Comments 5: Were any bioinformatics tools employed to analyze the functional impact of the genetic variants? If so, which ones?

Response 5: We didn't use such tools.

Comments 6: How did you control for potential confounding factors like diet, activity level, and other metabolic genes?

Response 6: In our study, we did not control such factors as diet, physical activity level, and the influence of other metabolic genes. We did not take into account the influence of these factors, because such exceptions seems artificial in relation to the random sample of people living in natural conditions of extremely low temperature and excluding these factors can significantly affect the frequencies of the studied genes. We suppose that the random sample is the most representative for the search for human adaptations to cold climates.

Comments 7: What are your findings' clinical or practical implications for understanding metabolic disorders or obesity?

Response 7: Over the last decade, BAT has received much attention as a potential target for the treatment of obesity.
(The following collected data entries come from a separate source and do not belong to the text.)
[src/rtl/necir_front.sv]
// Front part: configuration registers, window bounds, input stage and segment classification.
module necir_front (
   input  logic                                  clock,
   input  logic                                  reset,
   input  logic                                  csr_we,
   input  logic [necir_pkg::IDX_W-1:0]           csr_index,
   input  logic [necir_pkg::DUR_W-1:0]           csr_wdata,
   input  logic                                  req_valid,
   output logic                                  req_ready,
   input  logic                                  req_seg_level,
   input  logic [necir_pkg::DUR_W-1:0]           req_duration_us,
   output logic                                  q_push,
   output necir_pkg::seg_class_type              q_data,
   input  logic                                  q_full
);

   logic [necir_pkg::DUR_W-1:0]    exp_ff [necir_pkg::NUM_WIN];
   logic [necir_pkg::DUR_W-1:0]    exp_in [necir_pkg::NUM_WIN];
   logic [necir_pkg::TOL_W-1:0]    tol_ff;
   logic [necir_pkg::TOL_W-1:0]    tol_in;
   logic [necir_pkg::TOL_W-1:0]    tol_clamp;
   logic [7:0]                     lo_fac;
   logic [7:0]                     hi_fac;
   logic [necir_pkg::PROD_W-1:0]   lo_prod_ff [necir_pkg::NUM_WIN];
   logic [necir_pkg::PROD_W-1:0]   lo_prod_in [necir_pkg::NUM_WIN];
   logic [necir_pkg::PROD_W-1:0]   hi_prod_ff [necir_pkg::NUM_WIN];
   logic [necir_pkg::PROD_W-1:0]   hi_prod_in [necir_pkg::NUM_WIN];
   logic                           s1_valid_ff;
   logic                           s1_valid_in;
   logic                           s1_level_ff;
   logic [necir_pkg::DUR100_W-1:0] s1_dur100_ff;
   logic [necir_pkg::DUR100_W-1:0] dur100;
   logic [necir_pkg::PROD_W-1:0]   dur_lo_cmp;
   logic [necir_pkg::PROD_W-1:0]   dur_hi_cmp;

   // Take register writes; the bounds follow in the same edge
   always_comb begin
      for (int i = 0; i < necir_pkg::NUM_WIN; i++) begin
         if (reset) begin
            exp_in[i] = necir_pkg::EXP_RESET[i];
         end else if (csr_we && (csr_index == necir_pkg::IDX_W'(i))) begin
            exp_in[i] = csr_wdata;
         end else begin
            exp_in[i] = exp_ff[i];
         end
      end
      if (reset) begin
         tol_in = necir_pkg::TOL_RESET;
      end else if (csr_we && (csr_index == necir_pkg::REG_TOLERANCE)) begin
         tol_in = csr_wdata[necir_pkg::TOL_W-1:0];
      end else begin
         tol_in = tol_ff;
      end
   end

   // Scale each expected length by (100 - tol) and (100 + tol)
   always_comb begin
      tol_clamp = (tol_in > necir_pkg::TOL_MAX) ? necir_pkg::TOL_MAX : tol_in;
      lo_fac    = necir_pkg::PCT_SCALE - {1'b0, tol_clamp};
      hi_fac    = necir_pkg::PCT_SCALE + {1'b0, tol_clamp};
      for (int i = 0; i < necir_pkg::NUM_WIN; i++) begin
         lo_prod_in[i] = necir_pkg::PROD_W'(exp_in[i]) * necir_pkg::PROD_W'(lo_fac);
         hi_prod_in[i] = necir_pkg::PROD_W'(exp_in[i]) * necir_pkg::PROD_W'(hi_fac);
      end
   end

   always_ff @(posedge clock) begin
      exp_ff     <= exp_in;
      tol_ff     <= tol_in;
      lo_prod_ff <= lo_prod_in;
      hi_prod_ff <= hi_prod_in;
   end

   // Input stage: hold an item while the queue is full
   assign req_ready = !s1_valid_ff || !q_full;
   assign q_push    = s1_valid_ff && !q_full;

   always_comb begin
      s1_valid_in = req_ready ? req_valid : s1_valid_ff;
      dur100 = ({7'd0, req_duration_us} << 6) + ({7'd0, req_duration_us} << 5)
             + ({7'd0, req_duration_us} << 2);
   end

   always_ff @(posedge clock) begin
      if (reset) begin
         s1_valid_ff <= 1'b0;
      end else begin
         s1_valid_ff <= s1_valid_in;
      end
   end

   always_ff @(posedge clock) begin
      if (req_valid && req_ready) begin
         s1_level_ff  <= req_seg_level;
         s1_dur100_ff <= dur100;
      end
   end

   // Classify: lo <= dur*100 + 99 and dur*100 <= hi, against each window
   always_comb begin
      dur_hi_cmp   = {1'b0, s1_dur100_ff};
      dur_lo_cmp   = dur_hi_cmp + necir_pkg::PROD_W'(99);
      q_data.level = s1_level_ff;
      for (int i = 0; i < necir_pkg::NUM_WIN; i++) begin
         q_data.win[i] = (lo_prod_ff[i] <= dur_lo_cmp) && (dur_hi_cmp <= hi_prod_ff[i]);
      end
   end

endmodule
The main interest has been related to nonshivering thermogenesis, which increases energy expenditure without physical activity. In addition, it has been found that white adipocytes can transdifferentiate into brown adipoites (browning), which may be useful for obesity therapy. In the present study, we show for the first time that the process of “uncoupling to survive” in skeletal muscles may be a more energy-consuming process directly affecting weight than non-shivering thermogenesis in BAT. We hope that our results on UCP3-dependent “uncoupling to survive” will be useful for future studies aimed at combating obesity.

Comments 8: Do you plan to extend this study by incorporating physiological measurements (e.g., brown adipose tissue activity) alongside genetic analysis? (If so, please mention it).

Response 8: Currently we do not plan to expand this study.

Comments 9: Could future studies focus on experimental validation, such as CRISPR-based gene knockouts, to confirm the functional impact of these variants?

Response 9: The functional genomics of UCP genes has already been extensively investigated in previous researches (Enerback et al., 1997; Gimeno et al., 1997; Boss et al., 1997; Samec et al., 1998; Sanchis et al., 1998; Mao et al., 1999; Vidal-Puig et al., 2000; Li et al., 2000; Reilly, Thompson, 2000; Gong et al., 2000; Ricquier et al., 2000; Chan et al., 2001; Yang et al., 2002; Echtay et al., 2002; Zackova et al., 2003; Liebig et al., 2004; Kontani et al., 2005; Haguenauer et al., 2005; Echtay et al., 2007; Shabalina et al., 2010; Ramsden et al., 2012; Hoang et al., 2015; Hilse et al., 2016; Riley et al., 2016; Macher et al., 2018; Gorgoglione et al., 2019). We believe that the current use of CRISPR technology will most likely be aimed at treating monogenic forms of obesity and metabolic disorders.